12309845653ghydrvj · 24/09/2020 13:39

And if you did genuinely need help, you should have told him what you would need in order for him to settle you and the kids so you would be comfortable for the night, and still allow him to attend most of the stag. Nothing irritates me more than couples who make things difficult for others because one of them might be slightly inconvenienced. A sense of humour and a bit of give and take are great!

Minerva00 · 24/09/2020 13:39

I'm with the OP on this one. He should never have asked because he knew what the right thing to do was. By asking her, she's either the bad guy for stopping his fun or she has to martyr herself. There's no right answer. If he was a decent guy, he would never have asked and would have just cancelled.

FleetsumNJetsum · 24/09/2020 13:40

As pp said, upon hearing the news he should have said "right, will be there in half an hour". That's all.

MrsCollinssettled · 24/09/2020 13:42

in his texts has he asked how you are getting on? If he was just boring on about the stag do I'd tell him to stop texting as I was too busy managing his kids with a broken foot.

Quickchange5 · 24/09/2020 13:43

If he’s a grown up he should be finding his way back right now . Lovely though it is your sister is helping you - it’s his job in this scenario.

seayork2020 · 24/09/2020 13:43

If something happens dh and i ask each other 'do you need help' 'should we do' 'is it OK if' 'x is on if you dont need me is it OK if I go' or whatever and the other answers
And we mean what we say in reply

We dont play 'no but i mean yes' or 'i am staying whatever you say regardless' we discuss and decide

Havaiana · 24/09/2020 13:45

So you're not annoyed he didn't come back but you were worried he would be annoyed all weekend if he did come back. He's really done a number on you hasn't he.

RoseTintedAtuin · 24/09/2020 13:47

You should have said yes when he asked. He asked for direction from you and you gave it, but you’re surprised he followed it? People aren’t mind readers, yes he probably is aware that taking care of 3 children is more difficult (if not near impossible) with a broken foot but equally would it be so hard for you to tell him what you want from him when he asks specifically?

Electrixdreamz88 · 24/09/2020 13:48

Well I know if it was the other way about I would have been home with him. I'm not annoyed just a bit sad and stressed about how I'm getting through these next six weeks in a cast. I work full time but 80% of childcare is on me ie bringing them picking up sorting etc so I'm worried how I will manage this

OP posts:
Nikori · 24/09/2020 13:49

If you wanted him to come back, you should have just said yes.

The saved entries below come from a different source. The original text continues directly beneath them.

## src/rtl/prg_override_pkg.sv

```systemverilog
package prg_override_pkg;
  parameter int unsigned CPU_AW  = 16;
  parameter int unsigned CPU_DW  = 8;
  parameter int unsigned BANK_W  = 4;
  parameter int unsigned PAGE_W  = 14;
  localparam int unsigned PRG_AW = BANK_W + PAGE_W;
  localparam int unsigned EN_BIT = 7;
  localparam logic [2:0] WIN_SEL  = 3'b011;
  localparam logic [2:0] CTRL_SEL = 3'b101;
endpackage

```

## src/rtl/prg_ctrl_snoop.sv

```systemverilog
module prg_ctrl_snoop
  import prg_override_pkg::*;
(
  input  logic              clk_i,
  input  logic              rst_ni,
  input  logic              wr_stb_i,
  input  logic [CPU_AW-1:0] cpu_addr_i,
  input  logic [CPU_DW-1:0] cpu_data_i,
  output logic              win_en_o
);
  logic [CPU_DW-1:0] ctrl_q;
  logic              hit;

  assign hit = wr_stb_i && (cpu_addr_i[CPU_AW-1 -: 3] == CTRL_SEL) && cpu_addr_i[0];

  always_ff @(posedge clk_i or negedge rst_ni) begin
    if (!rst_ni)  ctrl_q <= '0;
    else if (hit) ctrl_q <= cpu_data_i;
  end

  assign win_en_o = ctrl_q[EN_BIT];
endmodule

```

## src/rtl/prg_bank_reg.sv

```systemverilog
module prg_bank_reg
  import prg_override_pkg::*;
(
  input  logic              clk_i,
  input  logic              rst_ni,
  input  logic              wr_stb_i,
  input  logic              win_en_i,
  input  logic [CPU_AW-1:0] cpu_addr_i,
  input  logic [CPU_DW-1:0] cpu_data_i,
  output logic [BANK_W-1:0] bank_o
);
  logic [BANK_W-1:0] bank_q;
  logic              load;

  assign load = wr_stb_i && win_en_i && (cpu_addr_i[CPU_AW-1 -: 3] == WIN_SEL);

  always_ff @(posedge clk_i or negedge rst_ni) begin
    if (!rst_ni)   bank_q <= '0;
    else if (load) bank_q <= cpu_data_i[BANK_W-1:0];
  end

  assign bank_o = bank_q;
endmodule

```

## src/rtl/prg_bank_map.sv

```systemverilog
module prg_bank_map
  import prg_override_pkg::*;
(
  input  logic [BANK_W-1:0] bank_i,
  input  logic [CPU_AW-1:0] cpu_addr_i,
  output logic [PRG_AW-1:0] prg_addr_o,
  output logic              rom_cs_o
);
  logic              wide;   // top bank bit doubles as 32 KB mode flag
  logic [BANK_W-1:0] rom_bank;

  assign wide = bank_i[BANK_W-1];

  always_comb begin
    rom_bank = bank_i;
    if (wide) rom_bank[0] = cpu_addr_i[PAGE_W];
  end

  assign rom_cs_o   = cpu_addr_i[CPU_AW-1];
  assign prg_addr_o = rom_cs_o ? {rom_bank, cpu_addr_i[PAGE_W-1:0]} : '0;
endmodule

```

## src/rtl/prg_override.sv

```systemverilog
module prg_override
  import prg_override_pkg::*;
(
  input  logic              clk_i,
  input  logic              rst_ni,
  input  logic              wr_stb_i,
  input  logic [CPU_AW-1:0] cpu_addr_i,
  input  logic [CPU_DW-1:0] cpu_data_i,
  output logic [PRG_AW-1:0] prg_addr_o,
  output logic              rom_cs_o
);
  logic              win_en;
  logic [BANK_W-1:0] bank;

  prg_ctrl_snoop u_snoop (
    .clk_i, .rst_ni, .wr_stb_i, .cpu_addr_i, .cpu_data_i,
    .win_en_o (win_en)
  );

  prg_bank_reg u_bank (
    .clk_i, .rst_ni, .wr_stb_i, .cpu_addr_i, .cpu_data_i,
    .win_en_i (win_en),
    .bank_o   (bank)
  );

  prg_bank_map u_map (
    .bank_i     (bank),
    .cpu_addr_i,
    .prg_addr_o,
    .rom_cs_o
  );
endmodule

```

## config.mk

```make
export PLATFORM = sky130hd
export DESIGN_NAME = prg_override
export DESIGN_NICKNAME = d
export VERILOG_FILES = /design/src/rtl/prg_override_pkg.sv /design/src/rtl/prg_ctrl_snoop.sv /design/src/rtl/prg_bank_reg.sv /design/src/rtl/prg_bank_map.sv /design/src/rtl/prg_override.sv
export SDC_FILE = /design/constraint.sdc
export NUM_CORES = 1
export LEC_CHECK = 0
export BUFFER_PORTS_ARGS = -buffer_cell sky130_fd_sc_hd__buf_2
export CAP_MARGIN = 5
export CORE_AREA = 8 8 45 47
export DETAILED_ROUTE_END_ITERATION = 10
export DIE_AREA = 0 0 53 55
export PLACE_DENSITY_LB_ADDON = 0.08
export SYNTH_ARGS = -nofsm -noshare
export SYNTH_HDL_FRONTEND = slang
export SYNTH_SLANG_ARGS = --single-unit
```

## constraint.sdc

```tcl
create_clock -name clk_i -period 3.1 [get_ports clk_i]
set_input_delay 0.62 -clock clk_i [delete_from_list [all_inputs] [get_ports clk_i]]
set_output_delay 0.62 -clock clk_i [all_outputs]
set_load 0.005 [all_outputs]
```

==> results of run 1 <==
-- registers in the layout (all words and copies together), names as in the netlist --
name	flops
u_bank.bank_o	4
u_snoop.ctrl_q	1
-- layer usage --
| layer | wire length, um | vias up |
|---|---|---|
| met3 | 271 | 0 |
| met1 | 350 | 181 |
| li1 | - | 202 |
| met4 | 0 | 0 |
| met2 | 506 | 27 |
| met5 | 0 | - |
-- synthesized netlist by cell type (all sizes together) --
| library cell | n | area, um2 |
|---|---|---|
| buf | 3 | 17.5 |
| dfrtp | 5 | 125 |
| nor2b | 1 | 6.26 |
| nand4 | 2 | 12.5 |
| nor2 | 2 | 10.0 |
| mux2i | 1 | 10.0 |
| mux2 | 5 | 56.3 |
| and2 | 17 | 106 |
-- per-stage QoR --
| stage | power (mW) | hold WS [ns] |
|---|---|---|
| after CTS | 0.252 | 0.168 |
| after detailed placement | 0.173 | 0.438 |
| final | 0.244 | 0.179 |
| after floorplan | 0.133 | 0.324 |
| after global routing | 0.267 | 0.166 |
| after global placement | 0.171 | 0.442 |
-- path summary, 6_finish.rpt --
kind	slack (ns)	depth (start not counted)	endpoint	from
setup / recovery	1.35	3	prg_addr_o[14]	cpu_addr_i[15]
hold / removal	0.18	1	u_bank.bank_o[2]$_DFFE_PN0P_	rst_ni
setup reg to reg	1.97	3	u_bank.bank_o[0]$_DFFE_PN0P_	u_snoop.ctrl_q[7]$_DFFE_PN0P_
hold reg to reg	0.49	1	u_snoop.ctrl_q[7]$_DFFE_PN0P_	u_snoop.ctrl_q[7]$_DFFE_PN0P_
max in group asynchronous	2.79	1	u_bank.bank_o[0]$_DFFE_PN0P_	rst_ni
min in group clk_i	0.49	1	u_snoop.ctrl_q[7]$_DFFE_PN0P_	u_snoop.ctrl_q[7]$_DFFE_PN0P_
-- cells by family after synthesis --
kind of cell	share of synthesized area, %
AND/OR/NAND/NOR	39.3
flip-flops	36.4
buffers and inverters	5.09
multiplexers	19.3
-- report_power, final --
group | total [mW] | internal, mW | leakage, nW | switching (mW)
logic | 0.0756 | 0.0477 | 0.260 | 0.0279
clock network | 0.0741 | 0.0467 | 0.0177 | 0.0275
registers | 0.0939 | 0.0843 | 0.0635 | 0.00961
-- worst max-delay path, cell delays in order --
cell and delay (ns):
sky130_fd_sc_hd__buf_2 0.23, sky130_fd_sc_hd__nor2b_1 0.16, sky130_fd_sc_hd__buf_2 0.12
-- layout make-up --
type | instances | area [um2]
fillers | 143 | 800
repair buffers | 42 | 210
multi-input cells | 28 | 201
flip-flops and latches | 5 | 125
clock buffers | 3 | 22.5
well taps | 16 | 20.0
clock inverters | 1 | 5.00
==> results summary, run 1 <==
Global routing used under 10% of the available met3 tracks. The post-route clock period utilization is 56.4%. The mapped netlist covers roughly 340 um2. The starting density of the core is 24.9%. The number of CTS-inserted buffers came out at 3. The worst clock skew came out at 0.00608 ns.

For this run, the top clock speed supported by timing is 572 MHz. Global routing finished with a remaining overflow of 0. The iteration count of the initial detailed-routing pass is 3. The count of standard-cell rows is 14.

The floorplan die height came out at 55 um. The number of clock sinks is 5. In this run the clock root is driven by a sky130_fd_sc_hd__clkbuf_4. The maximum root-to-sink buffer count came out at 2. The number of inserted diodes is 0. The static power due to leakage came out at 0.341 nW.

Synthesis inferred 5 register bits. The worst setup path is launched from an input port. The number of vias per cell after detailed routing is around 4.3.

The sequential element share of the synthesized area came out at a little over a third. In this run the tightest slew margin relative to its limit is 83.7%. With fillers left out, the area of the finished cells amounts to 584 um2. The detailed-placement wirelength estimate is between 900 and 1000 um. The routed layout has 410 vias.

Max-cap violations in this run came to 0. The measured slew at the worst slew-check pin came out at 0.244 ns. The weighted congestion reported at the end of routability-driven placement is a little over 0.7.

After global routing, the most crowded layer is met2. The fraction of met2 tracks used by global routing is about an eighth. The mean post-synth cell area came out at 9.56 um2. The TritonCTS clock tree is yes.

Clock latency on the worst-skew pair, taken at its later pin, is 0.24 ns. The maximum number of pins on one net before global-route repair came out at 22. The number of setup violations in the final report is 0. The die width is 53 um. The post-detailed-route DRC marker count came out at 0.

For this run, the number of Yosys warnings is 0. The fraction of final layout cells with drive strength greater than 1 is 64.6%. The number of buffers inserted by post-CTS setup repair is 0. The register clock-pin slew on the reported worst setup and hold paths is approximately 0.050 ns. The number of ports placed on the die boundary came out at 46.

Counting tap cells, the placed design contains a total of 91 instances. Leaving out fill and tap cells, the most frequent cell in the layout is sky130_fd_sc_hd__buf_2. In the layout the commonest cells are sky130_fd_sc_hd__buf_2, sky130_fd_sc_hd__and2_1, sky130_fd_sc_hd__dfrtp_1, sky130_fd_sc_hd__mux2_2, sky130_fd_sc_hd__clkbuf_4. The type of the most critical hold path is in2async. The count of buffers inserted at the top-level ports is 42.

The cell area after placement is 557 um2. Once layout is complete, the utilization of the core stands at about 42%. The count of cells resized by post-cts repair came out at 0.

The first global-routing pass estimated 1680 um of wire. The area added between synthesis and finish came out at 69.8%. The number of global-route vias before repair is 386.

The initial antenna violation count was 0. The top fanout value on the critical path came out at 21. The number of nets with antenna violations after routing is 0. The critical path is of the in2out type. The starting DRC count in detailed routing came out at 3. The power density over the cells is around 420 nW/um2.

The total wirelength of the detailed-routed design is 1130 um. The slack of the critical path is ~1.4 ns. Setup repair after global routing left no endpoint under its margin.

The average detailed-routed wire length per instance is 11.9 um. The maximum resistive drop on vdd is 255 uV. The floorplan step defined a die boundary enclosing about 2900 um2. The synthesized netlist cell count came out at 36.

STA classifies the critical path endpoint as an output pin. The global-route usage over all layers came out at 7.57%. Global routing consumed, on the met1 layer, 7.21% of the routing resources.

For the finished layout, the period the worst path requires is 1.75 ns. At the placement stage, the worst setup path has a slack of 1.33 ns. The final non-filler cell total is between 90 and 100. The flow ran to the end, and the final reports show no timing, DRC or antenna violations. The number of nets at the end of the flow is 107. The depth of the CTS H-tree came out at 1. The count of hold-fix buffers inserted at cts is 0. The hold violation count in the final report came out at 0. The total negative slack came out at 0 ns. In this run, distinct cell masters in the synthesized netlist total 11. The data required time of the critical path came out at 2.48 ns.

The final number of max-transition violations came out at 0. The area of the core is 1380 um2. The synthesized net count came out at between 60 and 70. The arrival time of the worst setup path came out at 1.13 ns.
Power figures use the tool's default switching activity.
==> run 2, diff against run 1 <==
- clock period: 3.1 -> 1.7 ns (I/O delays scaled with it)
==> run 2 against run 1 <==
  * Count of clock-buffer cells in the layout up 1
  * Combinational power grew 85%
  * Non-clock buffer count increased by 1
  * Core utilization increased by 0.63 points
  * Sequential power up 84%
  * Die area unchanged
  * Register-to-register slack worse by 1.4 ns
  * Final cell count increased by 1.1%
  * Sequential cell count stayed put
  * Hold slack gained 0.16 ns
  * First-iteration DRC count grew 33%
  * Sequential share of layout area fell by 0.32 points
  * Critical endpoint unchanged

It is being a martyr to say no and then complain about it.

ancientgran · 24/09/2020 13:51

I broke my ankle a few years ago, it seems to be something that doesn't get much sympathy. DH drove me to the hospital but thought I didn't really need to go as I could walk. Doctor sent me to walk to xray dept, on the way back a nurse came rushing out with a wheelchair as they had seen the break by then. I know some breaks are worse than others so I hope yours is like mine and not my friend who needed surgery for a bad break.

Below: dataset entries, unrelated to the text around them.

==> src/rtl/erase_unlock_pkg.sv <==
package erase_unlock_pkg;

   // Register offsets, debugger side
   localparam logic [11:0] EU_DBG_ERASE_CMD = 12'h004;
   localparam logic [11:0] EU_DBG_STATUS    = 12'h018;
   localparam logic [11:0] EU_DBG_KEY       = 12'h01C;

   // Register offsets, CPU side
   localparam logic [11:0] EU_CPU_LOCK      = 12'h500;
   localparam logic [11:0] EU_CPU_KEY       = 12'h504;

   // Encoding of the status bit seen by the debugger
   typedef enum logic {
      EU_PROT_ON  = 1'b0,
      EU_PROT_OFF = 1'b1
   } eu_prot_status_e;

   // Output timing variants of the match detector
   localparam int EU_OUT_COMB = 0;
   localparam int EU_OUT_REG  = 1;

endpackage

==> src/rtl/eu_key_reg.sv <==
module eu_key_reg #(
   parameter int W = 32
) (
   input  logic         clk,
   input  logic         rst_n,
   input  logic         wr_en,
   input  logic         hold,
   input  logic [W-1:0] wdata,
   output logic [W-1:0] q
);

   initial begin
      if (W < 1) $fatal(1, "eu_key_reg: W must be at least 1");
   end

   always_ff @(posedge clk) begin
      if (!rst_n)
         q <= '0;
      else if (wr_en && !hold)
         q <= wdata;
   end

endmodule
--- config.mk ---
export PLATFORM = sky130hd
export DESIGN_NAME = osc_sweep_gen
export DESIGN_NICKNAME = d
export VERILOG_FILES = /design/src/rtl/osc_sweep_pkg.sv /design/src/rtl/osg_cmd_decoder.sv /design/src/rtl/osg_pwm_core.sv /design/src/rtl/osg_sweep_seq.sv /design/src/rtl/osc_sweep_gen.sv
export SDC_FILE = /design/constraint.sdc
export NUM_CORES = 1
export LEC_CHECK = 0
export BUFFER_PORTS_ARGS = -buffer_cell sky130_fd_sc_hd__buf_2
export CORE_AREA = 3 3 133 135
export CTS_CLUSTER_DIAMETER = 60
export CTS_CLUSTER_SIZE = 40
export DETAILED_ROUTE_END_ITERATION = 8
export DIE_AREA = 0 0 136 138
export PLACE_DENSITY = 0.76
export SLEW_MARGIN = 40
export SYNTH_ARGS = -nofsm -noshare
export SYNTH_HDL_FRONTEND = slang
export SYNTH_HIERARCHICAL = 1
export SYNTH_SLANG_ARGS = --single-unit
--- constraint.sdc ---
create_clock -name clk -period 7.8 [get_ports clk]
set_input_delay 0.78 -clock clk [delete_from_list [all_inputs] [get_ports clk]]
set_output_delay 0.78 -clock clk [all_outputs]
set_load 0.02 [all_outputs]
--- src/rtl/osc_sweep_pkg.sv ---
package osc_sweep_pkg;
  typedef enum logic [1:0] {MODE_IDLE, MODE_FIXED, MODE_SWEEP} mode_e;
  typedef enum logic [2:0] {DEC_CMD, DEC_PER_HI, DEC_PER_LO, DEC_DUTY, DEC_DWELL} dec_e;

  localparam logic [7:0] CH_PERIOD = 8'h70;
  localparam logic [7:0] CH_DUTY   = 8'h64;
  localparam logic [7:0] CH_DWELL  = 8'h77;
  localparam logic [7:0] CH_FIXED  = 8'h66;
  localparam logic [7:0] CH_SWEEP  = 8'h73;
  localparam logic [7:0] CH_STOP   = 8'h78;
endpackage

Are you in plaster? Oh the itch is the worst bit. I managed most things, in the kitchen I pinched DH's office chairs and whizzed round, it was a bit low even when It was as high as I could adjust it but it meant I could cook. My children were older but as DH is disabled he couldn't do much to help.

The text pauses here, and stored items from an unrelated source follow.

## src/rtl/sio_pkg.sv

```systemverilog
package sio_pkg;
  localparam int DATA_W  = 8;
  localparam int FRAME_W = 11;

  typedef enum logic [1:0] {DIV_1 = 2'd0, DIV_16 = 2'd1, DIV_64 = 2'd2, DIV_RST = 2'd3} div_sel_e;
  typedef enum logic [1:0] {TXC_LO_QUIET = 2'd0, TXC_LO_IRQ = 2'd1,
                            TXC_HI_QUIET = 2'd2, TXC_LO_BREAK = 2'd3} txc_e;
  typedef enum logic [1:0] {RX_IDLE, RX_START, RX_BITS} rx_state_e;

  typedef struct packed {
    logic       rx_ie;
    logic [1:0] txc;
    logic [2:0] fmt;
    logic [1:0] div;
  } ctrl_t;

  function automatic logic [6:0] div_ticks(input logic [1:0] d);
    case (d)
      2'd0:    return 7'd1;
      2'd1:    return 7'd16;
      default: return 7'd64;
    endcase
  endfunction

  function automatic logic [3:0] data_bits(input logic [2:0] f);
    return f[2] ? 4'd8 : 4'd7;
  endfunction

  function automatic logic has_parity(input logic [2:0] f);
    return !(f == 3'd4 || f == 3'd5);
  endfunction

  // odd parity formats are the odd codes
  function automatic logic odd_parity(input logic [2:0] f);
    return f[0];
  endfunction

  function automatic logic [3:0] stop_bits(input logic [2:0] f);
    return (f == 3'd0 || f == 3'd1 || f == 3'd4) ? 4'd2 : 4'd1;
  endfunction

  function automatic logic [3:0] frame_len(input logic [2:0] f);
    return 4'd1 + data_bits(f) + {3'b000, has_parity(f)} + stop_bits(f);
  endfunction

  function automatic logic [DATA_W-1:0] mask_data(input logic [2:0] f, input logic [DATA_W-1:0] d);
    return (data_bits(f) == 4'd8) ? d : {1'b0, d[DATA_W-2:0]};
  endfunction

  function automatic logic parity_of(input logic [2:0] f, input logic [DATA_W-1:0] d);
    return (^mask_data(f, d)) ^ odd_parity(f);
  endfunction

  // bit 0 goes out first; unused upper bits are idle high
  function automatic logic [FRAME_W-1:0] build_frame(input logic [2:0] f, input logic [DATA_W-1:0] d);
    logic [FRAME_W-1:0] fr;
    fr = '1;
    fr[0] = 1'b0;
    for (int i = 0; i < DATA_W; i++)
      if (i < int'(data_bits(f))) fr[1+i] = d[i];
    if (has_parity(f)) fr[4'd1 + data_bits(f)] = parity_of(f, d);
    return fr;
  endfunction

  function automatic logic irq_req(input logic rdrf, input logic tdre, input ctrl_t c);
    return (rdrf && c.rx_ie) || (tdre && (c.txc == TXC_LO_IRQ));
  endfunction
endpackage

```

## src/rtl/sio_tx.sv

```systemverilog
module sio_tx
  import sio_pkg::*;
(
  input  logic              clk,
  input  logic              rst_n,
  input  logic              clr,
  input  logic              tick,
  input  logic [1:0]        div,
  input  logic [2:0]        fmt,
  input  logic              wr_data,
  input  logic [DATA_W-1:0] wdata,
  input  logic              brk,
  output logic              txd,
  output logic              tdre,
  output logic              busy,
  output logic              load_evt
);
  logic [DATA_W-1:0]  hold_q;
  logic [FRAME_W-1:0] shift_q;
  logic [3:0]         left_q;
  logic [6:0]         phase_q;
  logic               bit_end;

  assign load_evt = !busy && !tdre && !wr_data && !clr;
  assign bit_end  = busy && tick && (phase_q == div_ticks(div) - 7'd1);

  always_ff @(posedge clk or negedge rst_n) begin
    if (!rst_n) begin
      hold_q  <= '0;
      tdre    <= 1'b1;
      busy    <= 1'b0;
      shift_q <= '1;
      left_q  <= '0;
      phase_q <= '0;
    end else if (clr) begin
      tdre    <= 1'b1;
      busy    <= 1'b0;
      shift_q <= '1;
      left_q  <= '0;
      phase_q <= '0;
    end else begin
      if (wr_data) begin
        hold_q <= wdata;
        tdre   <= 1'b0;
      end else if (load_evt) begin
        tdre <= 1'b1;
      end
      if (load_evt) begin
        shift_q <= build_frame(fmt, hold_q);
        left_q  <= frame_len(fmt);
        phase_q <= '0;
        busy    <= 1'b1;
      end else if (busy && tick) begin
        if (bit_end) begin
          phase_q <= '0;
          shift_q <= {1'b1, shift_q[FRAME_W-1:1]};
          left_q  <= left_q - 4'd1;
          if (left_q == 4'd1) busy <= 1'b0;
        end else begin
          phase_q <= phase_q + 7'd1;
        end
      end
    end
  end

  assign txd = brk ? 1'b0 : (busy ? shift_q[0] : 1'b1);
endmodule

```

## src/rtl/sio_rx.sv

```systemverilog
module sio_rx
  import sio_pkg::*;
(
  input  logic              clk,
  input  logic              rst_n,
  input  logic              clr,
  input  logic              tick,
  input  logic [1:0]        div,
  input  logic [2:0]        fmt,
  input  logic              rxd,
  input  logic              rd_ack,
  output logic [DATA_W-1:0] rx_data,
  output logic              rdrf,
  output logic              fe,
  output logic              ovrn,
  output logic              pe,
  output logic              frame_end,
  output logic              load_evt,
  output logic              lost_evt
);
  rx_state_e         state_q;
  logic [6:0]        phase_q;
  logic [3:0]        idx_q;
  logic [9:0]        bits_q;
  logic [9:0]        cur;
  logic [6:0]        full_m1, half_m1;
  logic [3:0]        last_idx;
  logic              sample;
  logic [DATA_W-1:0] dword;
  logic              par_bad;

  assign full_m1  = div_ticks(div) - 7'd1;
  assign half_m1  = (div_ticks(div) >> 1) - 7'd1;
  assign last_idx = data_bits(fmt) + {3'b000, has_parity(fmt)};
  assign sample   = (state_q == RX_BITS) && tick && (phase_q == full_m1);

  always_comb begin
    cur        = bits_q;
    cur[idx_q] = rxd;
  end

  assign dword     = mask_data(fmt, cur[DATA_W-1:0]);
  assign par_bad   = has_parity(fmt) && (cur[data_bits(fmt)] != parity_of(fmt, dword));
  assign frame_end = sample && (idx_q == last_idx);
  assign load_evt  = frame_end && (!rdrf || rd_ack);
  assign lost_evt  = frame_end && rdrf && !rd_ack;

  always_ff @(posedge clk or negedge rst_n) begin
    if (!rst_n) begin
      state_q <= RX_IDLE;
      phase_q <= '0;
      idx_q   <= '0;
      bits_q  <= '0;
      rx_data <= '0;
      rdrf    <= 1'b0;
      fe      <= 1'b0;
      ovrn    <= 1'b0;
      pe      <= 1'b0;
    end else if (clr) begin
      state_q <= RX_IDLE;
      phase_q <= '0;
      idx_q   <= '0;
      rx_data <= '0;
      rdrf    <= 1'b0;
      fe      <= 1'b0;
      ovrn    <= 1'b0;
      pe      <= 1'b0;
    end else begin
      if (tick) begin
        case (state_q)
          RX_IDLE: if (!rxd) begin
            phase_q <= '0;
            idx_q   <= '0;
            state_q <= (div == DIV_1) ? RX_BITS : RX_START;
          end
          RX_START: if (phase_q == half_m1) begin
            phase_q <= '0;
            state_q <= rxd ? RX_IDLE : RX_BITS;
          end else begin
            phase_q <= phase_q + 7'd1;
          end
          RX_BITS: if (phase_q == full_m1) begin
            phase_q <= '0;
            bits_q  <= cur;
            if (idx_q == last_idx) state_q <= RX_IDLE;
            else idx_q <= idx_q + 4'd1;
          end else begin
            phase_q <= phase_q + 7'd1;
          end
          default: state_q <= RX_IDLE;
        endcase
      end
      if (rd_ack) begin
        rdrf <= 1'b0;
        ovrn <= 1'b0;
        pe   <= 1'b0;
      end
      if (lost_evt) ovrn <= 1'b1;
      if (load_evt) begin
        rx_data <= dword;
        rdrf    <= 1'b1;
        fe      <= !rxd;
        pe      <= par_bad;
      end
    end
  end
endmodule

```

## src/rtl/sio_adapter.sv

```systemverilog
module sio_adapter
  import sio_pkg::*;
#(
  parameter int PRESCALE = 1
) (
  input  logic              clk,
  input  logic              rst_n,
  input  logic              reg_sel,
  input  logic              wr_en,
  input  logic              rd_en,
  input  logic [DATA_W-1:0] wdata,
  output logic [DATA_W-1:0] rdata,
  input  logic              rxd,
  output logic              txd,
  input  logic              cts_in,
  input  logic              dcd_in,
  output logic              rts_out,
  output logic              irq_out
);
  localparam int PRE_W = (PRESCALE > 1) ? $clog2(PRESCALE) : 1;

  ctrl_t             ctrl_q;
  logic              ctrl_we, data_we, rd_ack, clr, tick, brk, rx_ie_en;
  logic              tdre, tx_busy, tx_load;
  logic              rdrf, fe, ovrn, pe, rx_end, rx_load, rx_lost;
  logic [DATA_W-1:0] rx_data;
  logic [DATA_W-1:0] status;

  assign ctrl_we  = wr_en && !reg_sel;
  assign clr      = (ctrl_q.div == DIV_RST);
  assign data_we  = wr_en && reg_sel && !clr;
  assign rd_ack   = rd_en && reg_sel && !clr;
  assign brk      = (ctrl_q.txc == TXC_LO_BREAK);
  assign rx_ie_en = ctrl_q.rx_ie;

  always_ff @(posedge clk or negedge rst_n) begin
    if (!rst_n) ctrl_q <= ctrl_t'({6'b000000, DIV_RST});
    else if (ctrl_we) ctrl_q <= ctrl_t'(wdata);
  end

  generate
    if (PRESCALE > 1) begin : g_pre
      logic [PRE_W-1:0] cnt_q;
      always_ff @(posedge clk or negedge rst_n) begin
        if (!rst_n) cnt_q <= '0;
        else if (cnt_q == PRE_W'(PRESCALE - 1)) cnt_q <= '0;
        else cnt_q <= cnt_q + 1'b1;
      end
      assign tick = (cnt_q == PRE_W'(PRESCALE - 1));
    end else begin : g_nopre
      assign tick = 1'b1;
    end
  endgenerate

  sio_tx u_tx (
    .clk(clk), .rst_n(rst_n), .clr(clr), .tick(tick),
    .div(ctrl_q.div), .fmt(ctrl_q.fmt),
    .wr_data(data_we), .wdata(wdata), .brk(brk),
    .txd(txd), .tdre(tdre), .busy(tx_busy), .load_evt(tx_load)
  );

  sio_rx u_rx (
    .clk(clk), .rst_n(rst_n), .clr(clr), .tick(tick),
    .div(ctrl_q.div), .fmt(ctrl_q.fmt),
    .rxd(rxd), .rd_ack(rd_ack),
    .rx_data(rx_data), .rdrf(rdrf), .fe(fe), .ovrn(ovrn), .pe(pe),
    .frame_end(rx_end), .load_evt(rx_load), .lost_evt(rx_lost)
  );

  assign irq_out = irq_req(rdrf, tdre, ctrl_q);
  assign rts_out = (ctrl_q.txc == TXC_HI_QUIET);
  assign status  = {irq_out, pe, ovrn, fe, cts_in, dcd_in, tdre, rdrf};
  assign rdata   = reg_sel ? rx_data : status;
endmodule

```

MaskingForIt · 24/09/2020 13:51

No means no. He asked, you said no.

Next time, be honest and don’t be a martyr.

BrumBoo · 24/09/2020 13:52

@Electrixdreamz88

They are with the childminder.

I was on my way to work getting kids out the door when I fell. He was rushing leaving so was I so I think just was focused on getting out and not the pain then once I got to the childminders the pain was unbearable so her lovely husband dropped me to a and e

Umm, this really contradicts what you said previously....

Anyway, your husband is inconsiderate but you need to be absolutely clear if you need him at home.